Stored data entries:
════════════════════

**config.mk**
```make
export PLATFORM = sky130hd
export DESIGN_NAME = parity_err_monitor
export DESIGN_NICKNAME = d
export VERILOG_FILES = /design/src/rtl/parity_err_monitor.sv
export SDC_FILE = /design/constraint.sdc
export NUM_CORES = 1
export LEC_CHECK = 0
export ABC_AREA = 1
export CORE_ASPECT_RATIO = 2
export CORE_UTILIZATION = 47
export CTS_CLUSTER_SIZE = 40
export DETAILED_ROUTE_END_ITERATION = 16
export GPL_TIMING_DRIVEN = 0
export PLACE_DENSITY = 0.77
export SYNTH_ARGS = -nofsm -noshare
export SYNTH_HDL_FRONTEND = slang
export SYNTH_SLANG_ARGS = --single-unit
export TNS_END_PERCENT = 5
```
**constraint.sdc**
```tcl
create_clock -name clock -period 1.8 [get_ports clock]
set_input_delay 0.54 -clock clock [delete_from_list [all_inputs] [get_ports clock]]
set_output_delay 0.54 -clock clock [all_outputs]
set_load 0.005 [all_outputs]
```
**src/rtl/parity_err_monitor.sv**
```systemverilog
// Parity checker that folds a 32-bit word one byte per cycle and tracks error statistics.
// Define PARITY_MON_STATS_EN to build the word_count statistics counter; otherwise word_count is tied to 0.
module parity_err_monitor #(
    parameter int THRESH = 3,
    parameter int CNT_W  = 16
) (
    input  logic             clock,
    input  logic             reset,
    input  logic             in_valid,
    output logic             in_ready,
    input  logic [31:0]      in_data,
    input  logic             in_par,
    input  logic             cfg_odd,
    input  logic             clr,
    output logic             out_valid,
    output logic             out_err,
    output logic [CNT_W-1:0] err_count,
    output logic             alarm,
    output logic [CNT_W-1:0] word_count
);

    typedef enum logic [1:0] {
        IDLE = 2'd0,
        CALC = 2'd1,
        DONE = 2'd2
    } state_t;

    state_t      state;
    state_t      state_next;
    logic [1:0]  beat;
    logic [31:0] data_q;
    logic        par_q;
    logic        odd_q;
    logic [7:0]  acc;
    logic [7:0]  consec;
    logic [7:0]  consec_inc;
    logic        mismatch;
    logic        done_exit;

    always_comb begin
        state_next = state;
        case (state)
            IDLE:    if (in_valid) state_next = CALC;
            CALC:    if (beat == 2'd3) state_next = DONE;
            DONE:    state_next = IDLE;
            default: state_next = IDLE;
        endcase
    end

    assign in_ready   = (state == IDLE);
    assign out_valid  = (state == DONE);
    assign done_exit  = (state == DONE);
    assign mismatch   = ((^acc) ^ par_q) != odd_q;
    assign out_err    = out_valid && mismatch;
    assign consec_inc = (consec == 8'hFF) ? consec : consec + 8'd1;

    // The latched word is shifted down so byte 0 is always folded first.
    always_ff @(posedge clock) begin
        if (reset) begin
            state  <= IDLE;
            beat   <= 2'd0;
            data_q <= 32'd0;
            par_q  <= 1'b0;
            odd_q  <= 1'b0;
            acc    <= 8'd0;
        end else begin
            state <= state_next;
            case (state)
                IDLE: begin
                    if (in_valid) begin
                        data_q <= in_data;
                        par_q  <= in_par;
                        odd_q  <= cfg_odd;
                        acc    <= 8'd0;
                        beat   <= 2'd0;
                    end
                end
                CALC: begin
                    acc    <= acc ^ data_q[7:0];
                    data_q <= data_q >> 8;
                    beat   <= beat + 2'd1;
                end
                default: ;
            endcase
        end
    end

    // clr outranks the DONE-exit update so a coincident clear leaves everything at zero.
    always_ff @(posedge clock) begin
        if (reset) begin
            err_count <= '0;
            consec    <= 8'd0;
            alarm     <= 1'b0;
        end else if (clr) begin
            err_count <= '0;
            consec    <= 8'd0;
            alarm     <= 1'b0;
        end else if (done_exit) begin
            if (mismatch) begin
                if (!(&err_count)) err_count <= err_count + CNT_W'(1);
                consec <= consec_inc;
                if (consec_inc >= 8'(THRESH)) alarm <= 1'b1;
            end else begin
                consec <= 8'd0;
            end
        end
    end

`ifdef PARITY_MON_STATS_EN
    always_ff @(posedge clock) begin
        if (reset) begin
            word_count <= '0;
        end else if (done_exit && !(&word_count)) begin
            word_count <= word_count + CNT_W'(1);
        end
    end
`else
    assign word_count = '0;
`endif

endmodule

```
==> key figures <==
Outcome
  – Failing checks: negative setup slack
  – Status: finished with violations

Detailed routing
  – Residual DRC: 0
  – Pre-antenna DRT Iters: 5
  – Routed via count: ~3,700
  – Via density: just over 5
  – Final wirelength: 9200 µm
  – Final antenna-violating net count: 0
  – DR iter-0 viols: 207
  – Drt wl/cell: around 13 µm

Synth
  – Main flop type after synthesis: dfxtp_1
  – Post-Syn Area: 3650 µm²
  – Synth top area share: 39.0%
  – Async set or reset register ratio after synthesis: 0%
  – Cells after Synth: approximately 520
  – Area leader, netlist: dfxtp_1
  – Post-synth top cells: nand2_1 (169), dfxtp_1 (71), a21oi_1 (39), nand3_1 (33), inv_1 (31)
  – Post-synthesis sequential area ratio: 39.0%
  – Synth area leaders: dfxtp_1 (39%), nand2_1 (17%), a21oi_1 (5.4%)
  – Seq cells post-synth: 71
  – Count of flip-flops with a built-in enable after synthesis: 0
  – Synth Warn #: 0
  – Count leader, synth: nand2_1
  – Library cells used by synthesis: 28
  – Syn avg cell area: 6.96 µm²

Setup path
  – CP Max Fanout: 6
  – Worst endpoint data arrival time: 1.63 ns
  – Startpoint types: register
  – Reg2reg start: acc[4]$_SDFFE_PP0P_
  – CP required: ~1.3 ns
  – Worst r2r dst: err_count[14]$_SDFFE_PP0P_
  – Reg2reg path depth: 13
  – Reg-to-reg setup timing slack: 0.04 ns
  – Crit path to: out_err
  – CP startpoint: acc[4]$_SDFFE_PP0P_
  – Crit Path Category: reg2out
  – Critical path endpoint category: output port

CTS
  – Worst-path clk slew: 0.06 ns
  – CTS Hold Bufs: 0
  – CTS Buf Count: 9
  – Clock Sinks: 71
  – Clk_lat worst skew: 0.34 ns
  – Root buffer cell: clkbuf_16
  – # H-tree levels: 3
  – CTS tree: built
  – CTS max path bufs: 2

STA
  – Worst rel slew slack: 59.9%
  – F_max: between 400 and 500 MHz
  – Worst-Margin Slew: between 0.6 and 0.7 ns
  – Final Hold Viols: 0
  – Max Clock Skew: around 0.0047 ns
  – # setup viols final: 2
  – Setup ws final: -0.375 ns
  – Hold WS: 0.456 ns
  – Unrepaired setup endpoints after global routing: yes
  – Post-layout min period: between 2 and 2.5 ns
  – Max Slew Vio Count: 0
  – Crit share post-route: 121%

Cells and area
  – Layout cell share with drive strength beyond 1: between 10% and 20%
  – # nets final: between 600 and 700
  – Area Overhead vs Synth: 36.2%
  – Fillers: 650
  – Register area: 1470 µm²
  – ANT cells: 0
  – Multi-input logic area: just over 2000 µm²
  – Final instance area: 4970 µm²

Placed design
  – Post-DP Area: 4390 µm²
  – Pre-CTS setup slack: -0.651 ns
  – IO buf count: 57
  – Hpwl dp: 6500 µm
  – Gpl congestion: 0.940

Job
  – Max-cap violations: 0

Power
  – Maximum VDD drop: between 0.6 and 0.7 mV
  – Leak pwr: 2.00 nW
  – Pwr dens: 810 nW/µm²

Global routing
  – Largest net degree at the start of global routing: 14
  – First-pass GRT wire length: 15,200 µm
  – Met2 GRT Util: 43.8%
  – Vias in the first global route: 3,556
  – Busiest grt layer: met2
  – GRT Total Usage: 23.7%
  – Grt total ovfl: 0
  – GRT met1 Usage: 23.6%
  – Initial antenna violation count: 0
  – M3 GR Usage: slightly below 5%

Floorplanning
  – Die Y: 127 µm
  – Die Area: 8140 µm²
  – Rows: 45
  – Ports: 74
  – Die width: 64.3 µm
  – Core ar.: 7540 µm²
  – Starting Density: 48.3%

Worst hold path
  – Hold WC Path Type: reg2reg
## metal layers
metal  vias to the layer above  wire, µm
li1                       1875         -
met4                         0       346
met1                      1678      3460
met2                       106      5110
met3                        25       285
met5                         -         0
## power by group
part / internal (mW) / switching, mW / leakage, nW
sequential: 1.65 / 0.0483 / 0.595
clock: 1.12 / 0.691 / 0.149
combinational: 0.238 / 0.277 / 1.26
total: 3.01 / 1.02 / 2.00
## critical path, cell delays in order, from the launching register on
cell and delay (ns):
dfxtp_2 0.31, buf_6 0.13, xnor2_1 0.12, nand2_1 0.06, nand2_1 0.06, nand2_2 0.10
nand2_2 0.06, nand2_2 0.10, inv_4 0.05, nor2_8 0.12, buf_6 0.11, buf_6 0.08
## worst min path at each step
stage | end | cells past startpoint | from
6_report | data_q[25]$_SDFFE_PP0P_ | 2 | data_q[25]$_SDFFE_PP0P_
5_1_grt | data_q[29]$_SDFFE_PP0P_ | 2 | data_q[29]$_SDFFE_PP0P_
4_1_cts | data_q[29]$_SDFFE_PP0P_ | 2 | data_q[29]$_SDFFE_PP0P_
3_5_place_dp | data_q[29]$_SDFFE_PP0P_ | 2 | data_q[29]$_SDFFE_PP0P_
3_3_place_gp | data_q[25]$_SDFFE_PP0P_ | 2 | data_q[25]$_SDFFE_PP0P_
2_1_floorplan | beat[0]$_SDFFE_PP0P_ | 1 | beat[0]$_SDFFE_PP0P_
## placed cells by master, fill, tap and decap left out, types with 2 or more instances in the layout
cell type	synthesis	routed
nand2_2	4	9
nand3_1	33	33
conb_1	1	16
a21oi_2	0	2
dfxtp_1	71	46
clkinv_4	0	2
inv_4	0	3
o21ai_0	29	27
clkdlybuf4s50_1	0	55
clkbuf_2	0	3
nor2_1	30	27
o21ai_1	0	2
dfxtp_2	0	20
buf_4	17	31
nand2_4	0	5
ha_2	0	2
nand3_4	0	2
nand2_1	169	159
nand4_1	5	5
inv_1	31	27
inv_2	5	6
xnor2_1	6	6
a21oi_1	39	37
clkbuf_16	0	9
dfxtp_4	0	5
nor2_2	0	2
clkbuf_1	11	8
buf_2	7	3
nor2_4	1	2
a31oi_1	24	24
nor3_1	8	8
xor2_1	19	19
buf_6	2	5
## per-stage QoR
| step | std cells | utilization, % | power, mW | TNS, ns |
|---|---|---|---|---|
| global route | 719 | 65.8 | 4.18 | -1.57 |
| global placement | 690 | 58.2 | 2.17 | -15.62 |
| floorplan | 539 | - | 2.02 | 0 |
| finish | 719 | 65.8 | 4.02 | -0.515 |
| CTS | 714 | 64.3 | 4.01 | -0.535 |
| detailed placement | 690 | 58.2 | 2.18 | -16.55 |
## logic make-up (layout without fill, tap and decap cells)
group,Yosys count,after routing,share of synthesized area [%]
other cells,1,16,0.103
xor+xnor,25,25,6.01
fa+ha+maj,3,3,1.03
flops,71,71,39.0
simple gates,259,259,30.5
compound gates,92,92,13.5
buf+inv,73,159,9.92
## area by class of cell
cell class | instances | area share [%]
clock buffer | 10 | 4.81
buffer | 36 | 4.84
tap | 94 | 2.37
timing repair buffer | 71 | 13.6
sequential | 71 | 29.5
inverter | 36 | 2.87
multi-input combinational | 395 | 40.6
clock inverter | 6 | 1.39
## registers in the layout, indices dropped and copies added (netlist names)
register   cells
acc            8
alarm          1
beat           2
consec         8
data_q        32
err_count     16
odd_q          1
par_q          1
state          2
## what timing repair did
item | CTS | global route
endpoints found under the setup margin | 51 | 55
pin swaps | 10 | 12
setup buffers | 8 | 6
gates resized for setup | 44 | 40
(Power assumes the default switching activity.)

════════════════════

▶ [Instructions for the task] For this exercise, please output exactly the lines above starting at the line with "## worst min path at each step" and ending at the line with "4_1_cts | data_q[29]$_SDFFE_PP0P_", ends included.

▶ [Exercise solution]
## worst min path at each step
stage | end | cells past startpoint | from
6_report | data_q[25]$_SDFFE_PP0P_ | 2 | data_q[25]$_SDFFE_PP0P_
5_1_grt | data_q[29]$_SDFFE_PP0P_ | 2 | data_q[29]$_SDFFE_PP0P_
4_1_cts | data_q[29]$_SDFFE_PP0P_ | 2 | data_q[29]$_SDFFE_PP0P_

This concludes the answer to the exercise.